__EXERCISE DETAILS__: Repeat word for word the opening stretch of the entries, from the first line through the line containing "after global routing".

Stored data entries
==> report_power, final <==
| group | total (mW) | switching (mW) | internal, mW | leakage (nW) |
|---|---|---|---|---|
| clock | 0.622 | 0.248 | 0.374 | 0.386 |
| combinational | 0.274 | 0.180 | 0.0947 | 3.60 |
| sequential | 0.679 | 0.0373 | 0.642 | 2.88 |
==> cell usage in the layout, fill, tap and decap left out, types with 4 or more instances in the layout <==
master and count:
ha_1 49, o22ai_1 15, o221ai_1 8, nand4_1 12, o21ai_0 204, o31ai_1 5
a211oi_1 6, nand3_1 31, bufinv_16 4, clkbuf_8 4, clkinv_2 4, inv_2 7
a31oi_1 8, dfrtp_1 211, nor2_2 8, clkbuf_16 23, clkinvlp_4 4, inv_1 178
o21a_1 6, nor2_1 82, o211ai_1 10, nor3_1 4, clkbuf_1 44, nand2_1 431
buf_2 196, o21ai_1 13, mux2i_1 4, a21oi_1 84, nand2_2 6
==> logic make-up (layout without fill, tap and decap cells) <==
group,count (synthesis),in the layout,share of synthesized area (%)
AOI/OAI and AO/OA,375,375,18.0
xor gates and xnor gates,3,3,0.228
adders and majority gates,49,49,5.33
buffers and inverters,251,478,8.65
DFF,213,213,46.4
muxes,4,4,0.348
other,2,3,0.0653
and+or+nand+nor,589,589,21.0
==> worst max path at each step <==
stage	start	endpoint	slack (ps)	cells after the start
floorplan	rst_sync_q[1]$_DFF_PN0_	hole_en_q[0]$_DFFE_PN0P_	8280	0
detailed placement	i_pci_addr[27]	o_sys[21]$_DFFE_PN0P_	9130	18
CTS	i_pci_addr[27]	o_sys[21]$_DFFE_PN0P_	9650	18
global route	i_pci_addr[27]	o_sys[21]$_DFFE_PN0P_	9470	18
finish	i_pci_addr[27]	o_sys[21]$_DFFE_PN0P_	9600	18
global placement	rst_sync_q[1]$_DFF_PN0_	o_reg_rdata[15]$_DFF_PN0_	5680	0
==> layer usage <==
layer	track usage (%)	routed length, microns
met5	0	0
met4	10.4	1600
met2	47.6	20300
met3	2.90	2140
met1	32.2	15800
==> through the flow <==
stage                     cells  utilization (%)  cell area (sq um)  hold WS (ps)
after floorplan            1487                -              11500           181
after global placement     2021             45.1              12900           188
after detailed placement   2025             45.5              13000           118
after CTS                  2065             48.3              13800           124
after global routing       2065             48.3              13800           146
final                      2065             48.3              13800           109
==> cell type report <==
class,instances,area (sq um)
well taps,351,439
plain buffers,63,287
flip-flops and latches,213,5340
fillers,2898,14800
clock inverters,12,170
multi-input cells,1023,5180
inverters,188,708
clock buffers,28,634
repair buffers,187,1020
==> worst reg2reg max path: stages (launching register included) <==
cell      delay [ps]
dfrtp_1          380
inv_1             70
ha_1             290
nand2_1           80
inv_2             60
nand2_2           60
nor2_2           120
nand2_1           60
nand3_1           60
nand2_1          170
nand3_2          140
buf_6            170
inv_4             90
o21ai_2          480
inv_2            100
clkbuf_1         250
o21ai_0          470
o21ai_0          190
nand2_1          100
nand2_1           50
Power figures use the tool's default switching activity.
===== src/pgs_supervisor.sv =====
// power-good, thermal and stack start-up supervisor: package and top module
// assumes analog comparators and pin sensors feed async levels; AXI4-Lite master on aclk
//
// The implementer's own choices: the placing of the registers and the AXI4-Lite slave port.
`timescale 1ns/1ps
package pgs_pkg;
   localparam int        CLK_HZ            = 20_000_000;
   localparam int        INIT_US           = 400;
   localparam int        INIT_CYCLES       = INIT_US * (CLK_HZ / 1_000_000);
   localparam int        DEGLITCH_US       = 40;
   localparam int        DEGLITCH_CYCLES   = DEGLITCH_US * (CLK_HZ / 1_000_000);
   localparam int        CNT_W             = 14;
   localparam int        ADDR_W            = 8;
   localparam logic [7:0] ADDR_FIRST_CONTROL_REGISTER    = 8'h00;
   localparam logic [7:0] ADDR_THIRD_CONTROL_REGISTER    = 8'h04;
   localparam logic [7:0] ADDR_STATUS      = 8'h08;
   localparam logic [7:0] ADDR_STATE       = 8'h0C;
   // first_control_register fields
   localparam int        DISCH_BIT         = 0;
   localparam int        SWEN_BIT          = 1;
   localparam int        FPWM_BIT          = 2;
   localparam logic [2:0] FIRST_CONTROL_REGISTER_RESET   = 3'h3;
   // third_control_register fields
   localparam int        BLANK_BIT         = 0;
   localparam int        SINGLE_BIT        = 1;
   localparam logic [1:0] THIRD_CONTROL_REGISTER_RESET   = 2'h0;
   // status fields
   localparam int        WARN_BIT          = 0;
   localparam int        SHUT_BIT          = 1;
   localparam logic [1:0] RESP_OKAY        = 2'h0;
   localparam logic [1:0] RESP_SLVERR      = 2'h2;
   typedef enum logic [1:0] {
      ST_INIT    = 2'b00,
      ST_STANDBY = 2'b01,
      ST_SOFT    = 2'b10,
      ST_ON      = 2'b11
   } pgs_state_t;
   // asynchronous levels from the analog side and the shared pins
   typedef struct packed {
      logic vout_low;         // output below 95 % of setpoint
      logic vout_high;        // output above 105 % of setpoint
      logic temp_over_130;
      logic temp_over_150;
      logic temp_over_170;
      logic uvlo;
      logic soft_start_done;
      logic ramp_active;      // voltage_ramp_transition in progress
      logic enable_line;      // level of the shared enable wire
      logic power_good_line;  // level of the shared power-good wire
      logic sync_out_high;    // clock-output pin level sensed during init
   } pgs_sense_t;
   // pin and converter controls, open-drain enables are active low
   typedef struct packed {
      logic power_good_oe_n;
      logic enable_oe_n;
      logic comp_hold_oe_n;
      logic comp_drive;
      logic switching_on;
      logic soft_start_req;
      logic discharge_on;
      logic ccm_mode;
      logic forced_pwm;
      logic clock_from_chain;
      logic role_secondary;
   } pgs_drive_t;
endpackage : pgs_pkg

module pgs_supervisor #(
   parameter int INIT_LEN = pgs_pkg::INIT_CYCLES
) (
   input  wire logic                       aclk,
   input  wire logic                       aresetn,
   input  wire pgs_pkg::pgs_sense_t        sense,
   output      pgs_pkg::pgs_drive_t        drive,
   input  wire logic                       awvalid,
   output      logic                       awready,
   input  wire logic [pgs_pkg::ADDR_W-1:0] awaddr,
   input  wire logic                       wvalid,
   output      logic                       wready,
   input  wire logic [31:0]                wdata,
   input  wire logic [3:0]                 wstrb,
   output      logic                       bvalid,
   input  wire logic                       bready,
   output      logic [1:0]                 bresp,
   input  wire logic                       arvalid,
   output      logic                       arready,
   input  wire logic [pgs_pkg::ADDR_W-1:0] araddr,
   output      logic                       rvalid,
   input  wire logic                       rready,
   output      logic [31:0]                rdata,
   output      logic [1:0]                 rresp
);
   import pgs_pkg::*;

   localparam int SW = $bits(pgs_sense_t);

   // three-stage synchroniser; a change counts once stages two and three agree
   logic [SW-1:0] sync1, sync2, sync3, filt;
   pgs_sense_t    s;
   assign s = pgs_sense_t'(filt);

   always_ff @(posedge aclk) begin
      sync1 <= sense;
      sync2 <= sync1;
      sync3 <= sync2;
      if (!aresetn) begin
         filt <= '0;
      end else begin
         filt <= (sync2 & sync3) | (filt & (sync2 ^ sync3));
      end
   end

   // register file
   logic [2:0]  first_control_register;
   logic [1:0]  third_control_register;
   logic        thermal_warning_flag;
   logic        thermal_shutdown_flag;
   logic [ADDR_W-1:0] aw_addr;
   logic [31:0] w_data;
   logic [3:0]  w_strb;
   logic        aw_got, w_got;
   logic        status_read;

   function automatic logic mapped(input logic [ADDR_W-1:0] a);
      mapped = (a == ADDR_FIRST_CONTROL_REGISTER) || (a == ADDR_THIRD_CONTROL_REGISTER) ||
               (a == ADDR_STATUS) || (a == ADDR_STATE);
   endfunction : mapped

   assign status_read = arvalid && arready && (araddr == ADDR_STATUS);

   // write address and data may arrive in either order; answer when both held
   always_ff @(posedge aclk) begin
      if (!aresetn) begin
         awready <= 1'b1;
         wready  <= 1'b1;
         aw_got  <= 1'b0;
         w_got   <= 1'b0;
         aw_addr <= '0;
         w_data  <= '0;
         w_strb  <= '0;
         bvalid  <= 1'b0;
         bresp   <= RESP_OKAY;
      end else begin
         if (awvalid && awready) begin
            aw_addr <= awaddr;
            aw_got  <= 1'b1;
            awready <= 1'b0;
         end
         if (wvalid && wready) begin
            w_data <= wdata;
            w_strb <= wstrb;
            w_got  <= 1'b1;
            wready <= 1'b0;
         end
         if (aw_got && w_got && !bvalid) begin
            bvalid <= 1'b1;
            bresp  <= mapped(aw_addr) ? RESP_OKAY : RESP_SLVERR;
         end
         if (bvalid && bready) begin
            bvalid  <= 1'b0;
            aw_got  <= 1'b0;
            w_got   <= 1'b0;
            awready <= 1'b1;
            wready  <= 1'b1;
         end
      end
   end

   // stores happen in the cycle the response is raised
   always_ff @(posedge aclk) begin
      if (!aresetn) begin
         first_control_register <= FIRST_CONTROL_REGISTER_RESET;
         third_control_register <= THIRD_CONTROL_REGISTER_RESET;
      end else if (aw_got && w_got && !bvalid && w_strb[0]) begin
         if (aw_addr == ADDR_FIRST_CONTROL_REGISTER) begin
            first_control_register <= w_data[2:0];
         end
         if (aw_addr == ADDR_THIRD_CONTROL_REGISTER) begin
            third_control_register <= w_data[1:0];
         end
      end
   end

   // sequencing state
   pgs_state_t          state;
   logic [CNT_W-1:0]    init_cnt;
   logic                secondary;
   logic                in_shutdown;
   logic                enabled_once;
   logic                run_ok;
   logic                conduction_mode_flop;
   logic                pulldown_hold_flop;
   logic                line_prev;

   assign run_ok = s.enable_line && first_control_register[SWEN_BIT] && !in_shutdown && !s.uvlo;

   always_ff @(posedge aclk) begin
      if (!aresetn) begin
         state        <= ST_INIT;
         init_cnt     <= '0;
         secondary    <= 1'b0;
         enabled_once <= 1'b0;
      end else begin
         unique case (state)
            ST_INIT: begin
               init_cnt <= init_cnt + 1'b1;
               if (init_cnt == CNT_W'(INIT_LEN - 1)) begin
                  secondary <= !s.sync_out_high;
                  state     <= ST_STANDBY;
               end
            end
            ST_STANDBY: begin
               if (run_ok) begin
                  state        <= ST_SOFT;
                  enabled_once <= 1'b1;
               end
            end
            ST_SOFT: begin
               if (!run_ok) begin
                  state <= ST_STANDBY;
               end else if (s.soft_start_done) begin
                  state <= ST_ON;
               end
            end
            ST_ON: begin
               if (!run_ok) begin
                  state <= ST_STANDBY;
               end
            end
         endcase
      end
   end

   // shutdown with hysteresis: enter above 170 C, leave below 150 C
   always_ff @(posedge aclk) begin
      if (!aresetn) begin
         in_shutdown <= 1'b0;
      end else if (s.temp_over_170) begin
         in_shutdown <= 1'b1;
      end else if (!s.temp_over_150) begin
         in_shutdown <= 1'b0;
      end
   end

   // sticky flags; a set in the same cycle as a clearing read wins
   always_ff @(posedge aclk) begin
      if (!aresetn) begin
         thermal_warning_flag <= 1'b0;
      end else if (s.temp_over_150) begin
         thermal_warning_flag <= 1'b1;
      end else if (status_read && !s.temp_over_130) begin
         thermal_warning_flag <= 1'b0;
      end
   end

   always_ff @(posedge aclk) begin
      if (!aresetn) begin
         thermal_shutdown_flag <= 1'b0;
      end else if (s.temp_over_170) begin
         thermal_shutdown_flag <= 1'b1;
      end else if (status_read && !s.temp_over_150) begin
         thermal_shutdown_flag <= 1'b0;
      end
   end

   // window comparator and counter deglitch
   logic                window_fault;
   logic                fault_deg;
   logic [CNT_W-1:0]    deg_cnt;

   // during a blanked ramp the comparator reads as in-window
   assign window_fault = (s.vout_low || s.vout_high) &&
                         !(third_control_register[BLANK_BIT] && s.ramp_active);

   always_ff @(posedge aclk) begin
      if (!aresetn) begin
         fault_deg <= 1'b1;
         deg_cnt   <= '0;
      end else if (window_fault == fault_deg) begin
         deg_cnt <= '0;
      end else if (deg_cnt == CNT_W'(DEGLITCH_CYCLES - 1)) begin
         fault_deg <= window_fault;
         deg_cnt   <= '0;
      end else begin
         deg_cnt <= deg_cnt + 1'b1;
      end
   end

   // secondary mode flops: both preset at init and at each new start-up
   always_ff @(posedge aclk) begin
      if (!aresetn) begin
         conduction_mode_flop <= 1'b1;
         pulldown_hold_flop   <= 1'b1;
         line_prev            <= 1'b0;
      end else begin
         line_prev <= s.power_good_line;
         if (state == ST_INIT || state == ST_STANDBY) begin
            conduction_mode_flop <= 1'b1;
            pulldown_hold_flop   <= 1'b1;
         end else begin
            if (state == ST_ON) begin
               pulldown_hold_flop <= 1'b0;
            end
            // rising edge of the shared line means the whole stack finished
            if (!pulldown_hold_flop && s.power_good_line && !line_prev) begin
               conduction_mode_flop <= 1'b0;
            end
         end
      end
   end

   // pin and converter drive, all registered
   logic primary_release;
   logic fault_any;
   logic disabled;
   assign disabled  = !s.enable_line || !first_control_register[SWEN_BIT];
   assign fault_any = in_shutdown || s.uvlo;
   assign primary_release = (state == ST_ON) && !fault_any && !disabled &&
                            !fault_deg;

   always_ff @(posedge aclk) begin
      if (!aresetn) begin
         drive <= '{power_good_oe_n: 1'b0, enable_oe_n: 1'b0, comp_hold_oe_n: 1'b0,
                    comp_drive: 1'b0, switching_on: 1'b0, soft_start_req: 1'b0,
                    discharge_on: 1'b0, ccm_mode: 1'b0, forced_pwm: 1'b0,
                    clock_from_chain: 1'b0, role_secondary: 1'b0};
      end else begin
         if (state == ST_INIT) begin
            drive.power_good_oe_n <= 1'b0;
         end else if (secondary) begin
            drive.power_good_oe_n <= !pulldown_hold_flop;
         end else begin
            drive.power_good_oe_n <= primary_release;
         end
         // init always pulls; faults pull only when part of a stack
         drive.enable_oe_n <= !(state == ST_INIT ||
                                (fault_any && !third_control_register[SINGLE_BIT]));
         drive.comp_hold_oe_n   <= secondary || s.enable_line;
         drive.comp_drive       <= !secondary && s.enable_line && state != ST_INIT;
         drive.switching_on     <= (state == ST_SOFT || state == ST_ON) && run_ok;
         drive.soft_start_req   <= (state == ST_STANDBY) && run_ok;
         drive.discharge_on     <= enabled_once && (disabled || fault_any) &&
                                   (first_control_register[DISCH_BIT] || secondary);
         drive.ccm_mode         <= secondary ? !conduction_mode_flop : 1'b1;
         drive.forced_pwm       <= secondary || first_control_register[FPWM_BIT];
         drive.clock_from_chain <= secondary;
         drive.role_secondary   <= secondary;
      end
   end

   // read channel; reading status is what clears the thermal flags
   always_ff @(posedge aclk) begin
      if (!aresetn) begin
         arready <= 1'b1;
         rvalid  <= 1'b0;
         rdata   <= '0;
         rresp   <= RESP_OKAY;
      end else if (arvalid && arready) begin
         arready <= 1'b0;
         rvalid  <= 1'b1;
         rresp   <= mapped(araddr) ? RESP_OKAY : RESP_SLVERR;
         unique case (araddr)
            ADDR_FIRST_CONTROL_REGISTER: rdata <= {29'h0, first_control_register};
            ADDR_THIRD_CONTROL_REGISTER: rdata <= {30'h0, third_control_register};
            ADDR_STATUS:   rdata <= {30'h0, thermal_shutdown_flag, thermal_warning_flag};
            ADDR_STATE:    rdata <= {24'h0, fault_deg, in_shutdown, conduction_mode_flop,
                                     pulldown_hold_flop, secondary, drive.power_good_oe_n,
                                     state};
            default:       rdata <= 32'h0;
         endcase
      end else if (rvalid && rready) begin
         rvalid  <= 1'b0;
         arready <= 1'b1;
      end
   end
endmodule : pgs_supervisor


===== config.mk =====
export PLATFORM = sky130hd
export DESIGN_NAME = pgs_supervisor
export DESIGN_NICKNAME = d
export VERILOG_FILES = /design/src/pgs_supervisor.sv
export SDC_FILE = /design/constraint.sdc
export NUM_CORES = 1
export LEC_CHECK = 0
export ABC_CLOCK_PERIOD_IN_PS = 1850
export BUFFER_PORTS_ARGS = -buffer_cell sky130_fd_sc_hd__buf_4
export CORE_UTILIZATION = 45
export DETAILED_ROUTE_END_ITERATION = 8
export PLACE_DENSITY_LB_ADDON = 0.25
export SYNTH_ARGS = -nofsm -noshare
export SYNTH_HDL_FRONTEND = slang
export SYNTH_SLANG_ARGS = --single-unit
export TNS_END_PERCENT = 10

===== constraint.sdc =====
create_clock -name aclk -period 1.85 [get_ports aclk]
set_clock_uncertainty 0.2 [all_clocks]
set_input_delay 0.4625 -clock aclk [delete_from_list [all_inputs] [get_ports aclk]]
set_output_delay 0.4625 -clock aclk [all_outputs]
set_load 0.005 [all_outputs]

==> metrics, run 1 <==
result of the run finished, final reports clean; Final setup violation count 0; global placer's final weighted congestion 0.791; Reg-to-Reg Start init_cnt[13]; number of DRC markers in iteration 0 110; global-route wire length before repair 15500 um; clock insertion delay at the later pin of the skew report 510 ps; max-slew violation count 0; detail-routed via count per cell 4.91; number of hold violations in the final report 0; met1 Track Usage GR 0.212; end of the worst hold path aw_addr[5]; critical path launch point type flip-flop; CP arrival 1950 ps; CTS Root Cell sky130_fd_sc_hd__clkbuf_8; path depth of the worst reg2reg path 4; share of synthesized flip-flops with an asynchronous set or reset 0; critical path type flip-flop to flip-flop; Syn. warnings 0; portion of the post-synthesis area used by sequential elements 0.544; CTS sink count 127; H-tree levels 4; dominant synthesized flop cell sky130_fd_sc_hd__dfxtp_1; Yosys cell types 46; number of fillers in the final layout 837; standard-cell row count 36; diodes inserted 0; DR WL/cell 12.7 um; peak supply drop 0.583 mV; grt met3 use 0.0501; count of maximum capacitance violations 0; share of post-route cells with drive strength above 1 0.209; postcts setup bufs 0; Post-Place Cells 669; post-synthesis instance area 4670 um2; Worst Slack Setup Final 93.6 ps; worst slack at placement 46.0 ps; via count 3543; area growth from synthesis to layout 29.6%; filler-free cell count of the finished design 722; DRC Markers 0; minimum clock period 1760 ps; largest net degree at the start of global routing 30; starting density of the core 0.472; Die Footprint 10800 um2; grt total ovfl 0; total power 6620 uW; antenna violations before repair 0; height of the die 104 um; mean instance size in the synthesized netlist 9.78 um2; clock transition at the registers of the reported paths 60 ps; clock buffers created by TritonCTS 17; final worst-path cycle share 0.949; critical-path maximum fanout 3; power density over cell area 1090 nW/um2; number of instances in the synthesized netlist 478; Req. time, crit path 2050 ps; clock tree from TritonCTS yes; number of nets with antenna violations after detailed routing 0; vias in the first global route 3449; met2 Resource Use GR 0.307; first-pass iteration count of the detailed router 5; global routing usage summed across all routing layers 0.179; die width 104 um; hold-critical path depth 3; Post-DP HPWL 6210 um; setup slack on the worst flop-to-flop path 90 ps; timing-limited maximum frequency 569 MHz; count of buffers inserted at the top-level ports 63; crit path capture type flip-flop; worst-case clock buffer depth 2; Synth Register Bits 127; WL final 9200 um; Nets 664; origin of the worst min-delay path awaddr[5]; number of flops mapped to enable cells by yosys 0; final instance area 6050 um2; Most Used Layer, Global Route met2; type of the worst min-delay path input port to flip-flop; total leakage power 0.00262 uW; placed instance area 5250 um2; I/O Pins 122; critical register-to-register path endpoint state[1]; Util after Layout 0.611; Floorplan Core Area 9910 um2
## cells in the mapped netlist (3+ instances only)
library cell | instances | share of area
sky130_fd_sc_hd__dfxtp_1 | 127 | 0.54
sky130_fd_sc_hd__nor2_1 | 61 | 0.049
sky130_fd_sc_hd__a21oi_1 | 44 | 0.047
sky130_fd_sc_hd__nand2_1 | 32 | 0.026
sky130_fd_sc_hd__buf_4 | 28 | 0.045
sky130_fd_sc_hd__nand3_1 | 28 | 0.030
sky130_fd_sc_hd__ha_1 | 18 | 0.048
sky130_fd_sc_hd__o21ai_0 | 17 | 0.018
sky130_fd_sc_hd__xor2_1 | 16 | 0.030
sky130_fd_sc_hd__inv_1 | 12 | 0.0096
sky130_fd_sc_hd__clkbuf_1 | 10 | 0.0080
sky130_fd_sc_hd__nand4_1 | 10 | 0.013
sky130_fd_sc_hd__a22oi_1 | 7 | 0.011
sky130_fd_sc_hd__and3_1 | 6 | 0.0080
sky130_fd_sc_hd__and4_1 | 6 | 0.011
sky130_fd_sc_hd__and2_1 | 5 | 0.0067
sky130_fd_sc_hd__xnor2_1 | 5 | 0.0094
sky130_fd_sc_hd__mux2i_1 | 4 | 0.0086
sky130_fd_sc_hd__buf_1 | 3 | 0.0024
sky130_fd_sc_hd__nand2b_1 | 3 | 0.0040
sky130_fd_sc_hd__nor4_1 | 3 | 0.0040
sky130_fd_sc_hd__or3_1 | 3 | 0.0040
## critical path: stages, from the launching register on
cell	delay, ps
sky130_fd_sc_hd__dfxtp_1	320
sky130_fd_sc_hd__or3b_1	420
sky130_fd_sc_hd__nor4_4	380
sky130_fd_sc_hd__o221ai_2	180
sky130_fd_sc_hd__mux2i_1	150
## logic make-up after synthesis
group,share of synthesized area
XOR/XNOR,0.0394
flip-flops,0.544
AO/OA/AOI/OAI,0.0945
buffers and inverters,0.0661
AND/OR/NAND/NOR,0.189
adder cells (fa/ha/maj),0.0482
other,0.000802
multiplexers,0.0182
## cell usage in the layout, fill, tap and decap left out, drive strengths merged, types with 5 or more instances in the layout
cell / count
buf: 75
o21ai: 17
xor2: 16
nor2: 61
conb: 26
clkbuf: 17
nand4: 10
nand2: 32
and4: 7
xnor2: 5
inv: 21
and2: 5
a21oi: 44
a22oi: 7
dlygate4sd3: 21
and3: 7
dfxtp: 127
ha: 18
nand3: 29
## layout make-up
class,count,area [um2],share of cell area
multi-input combinational,322,1930,0.319
tap,133,166,0.0275
inverter,12,45.0,0.00744
clock buffer,17,414,0.0684
timing repair buffer,96,786,0.130
clock inverter,15,169,0.0279
sequential,127,2540,0.420
## metrics by stage
step	hold slack [ps]	setup TNS [ps]
2_1_floorplan	110	0
3_3_place_gp	111	0
3_5_place_dp	113	0
4_1_cts	1.11	0
5_1_grt	4.53	-0.402
6_report	17.2	0
## layer usage
metal,up-vias,part of all wire
met4,0,0.012
met2,77,0.49
met5,-,0
met1,1667,0.46
met3,8,0.037
li1,1791,-
## what timing repair did
| action | 4_1_cts | 5_1_grt |
|---|---|---|
| hold buffers | 21 | 0 |
| endpoints found under the hold margin | 19 | 0 |
| pin swaps | 0 | 4 |
| setup endpoints to repair | 1 | 23 |
| gates resized for setup | 1 | 8 |
## how the worst max path moves through the flow
stage | start | end | depth (start not counted)
detailed placement | araddr[5] | thermal_warning_flag | 6
finish | init_cnt[13] | state[1] | 4
global route | deg_cnt[0] | deg_cnt[12] | 5
CTS | wready | wready | 1
floorplan | state[0] | init_cnt[11] | 7
global placement | araddr[5] | thermal_shutdown_flag | 6
## where the power goes
part           leakage (uW)  internal (uW)  total (uW)  switching, uW
Clock              0.000279           1960        3250           1300
Sequential          0.00104           2850        2930           77.1
Combinational       0.00130            224         435            211
## sequential cells by signal, indices dropped and copies added, names as in the netlist, 2 cells and up
name and count:
aw_addr 8, deg_cnt 14, drive 10, filt 11, first_control_register 3, init_cnt 14, rdata 8, state 2
sync1 11, sync2 11, sync3 11, third_control_register 2, w_data 3
(Power assumes the default switching activity.)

__OUTPUT OF THE EXERCISE__:
==> report_power, final <==
| group | total (mW) | switching (mW) | internal, mW | leakage (nW) |
|---|---|---|---|---|
| clock | 0.622 | 0.248 | 0.374 | 0.386 |
| combinational | 0.274 | 0.180 | 0.0947 | 3.60 |
| sequential | 0.679 | 0.0373 | 0.642 | 2.88 |
==> cell usage in the layout, fill, tap and decap left out, types with 4 or more instances in the layout <==
master and count:
ha_1 49, o22ai_1 15, o221ai_1 8, nand4_1 12, o21ai_0 204, o31ai_1 5
a211oi_1 6, nand3_1 31, bufinv_16 4, clkbuf_8 4, clkinv_2 4, inv_2 7
a31oi_1 8, dfrtp_1 211, nor2_2 8, clkbuf_16 23, clkinvlp_4 4, inv_1 178
o21a_1 6, nor2_1 82, o211ai_1 10, nor3_1 4, clkbuf_1 44, nand2_1 431
buf_2 196, o21ai_1 13, mux2i_1 4, a21oi_1 84, nand2_2 6
==> logic make-up (layout without fill, tap and decap cells) <==
group,count (synthesis),in the layout,share of synthesized area (%)
AOI/OAI and AO/OA,375,375,18.0
xor gates and xnor gates,3,3,0.228
adders and majority gates,49,49,5.33
buffers and inverters,251,478,8.65
DFF,213,213,46.4
muxes,4,4,0.348
other,2,3,0.0653
and+or+nand+nor,589,589,21.0
==> worst max path at each step <==
stage	start	endpoint	slack (ps)	cells after the start
floorplan	rst_sync_q[1]$_DFF_PN0_	hole_en_q[0]$_DFFE_PN0P_	8280	0
detailed placement	i_pci_addr[27]	o_sys[21]$_DFFE_PN0P_	9130	18
CTS	i_pci_addr[27]	o_sys[21]$_DFFE_PN0P_	9650	18
global route	i_pci_addr[27]	o_sys[21]$_DFFE_PN0P_	9470	18
finish	i_pci_addr[27]	o_sys[21]$_DFFE_PN0P_	9600	18
global placement	rst_sync_q[1]$_DFF_PN0_	o_reg_rdata[15]$_DFF_PN0_	5680	0
==> layer usage <==
layer	track usage (%)	routed length, microns
met5	0	0
met4	10.4	1600
met2	47.6	20300
met3	2.90	2140
met1	32.2	15800
==> through the flow <==
stage                     cells  utilization (%)  cell area (sq um)  hold WS (ps)
after floorplan            1487                -              11500           181
after global placement     2021             45.1              12900           188
after detailed placement   2025             45.5              13000           118
after CTS                  2065             48.3              13800           124
after global routing       2065             48.3              13800           146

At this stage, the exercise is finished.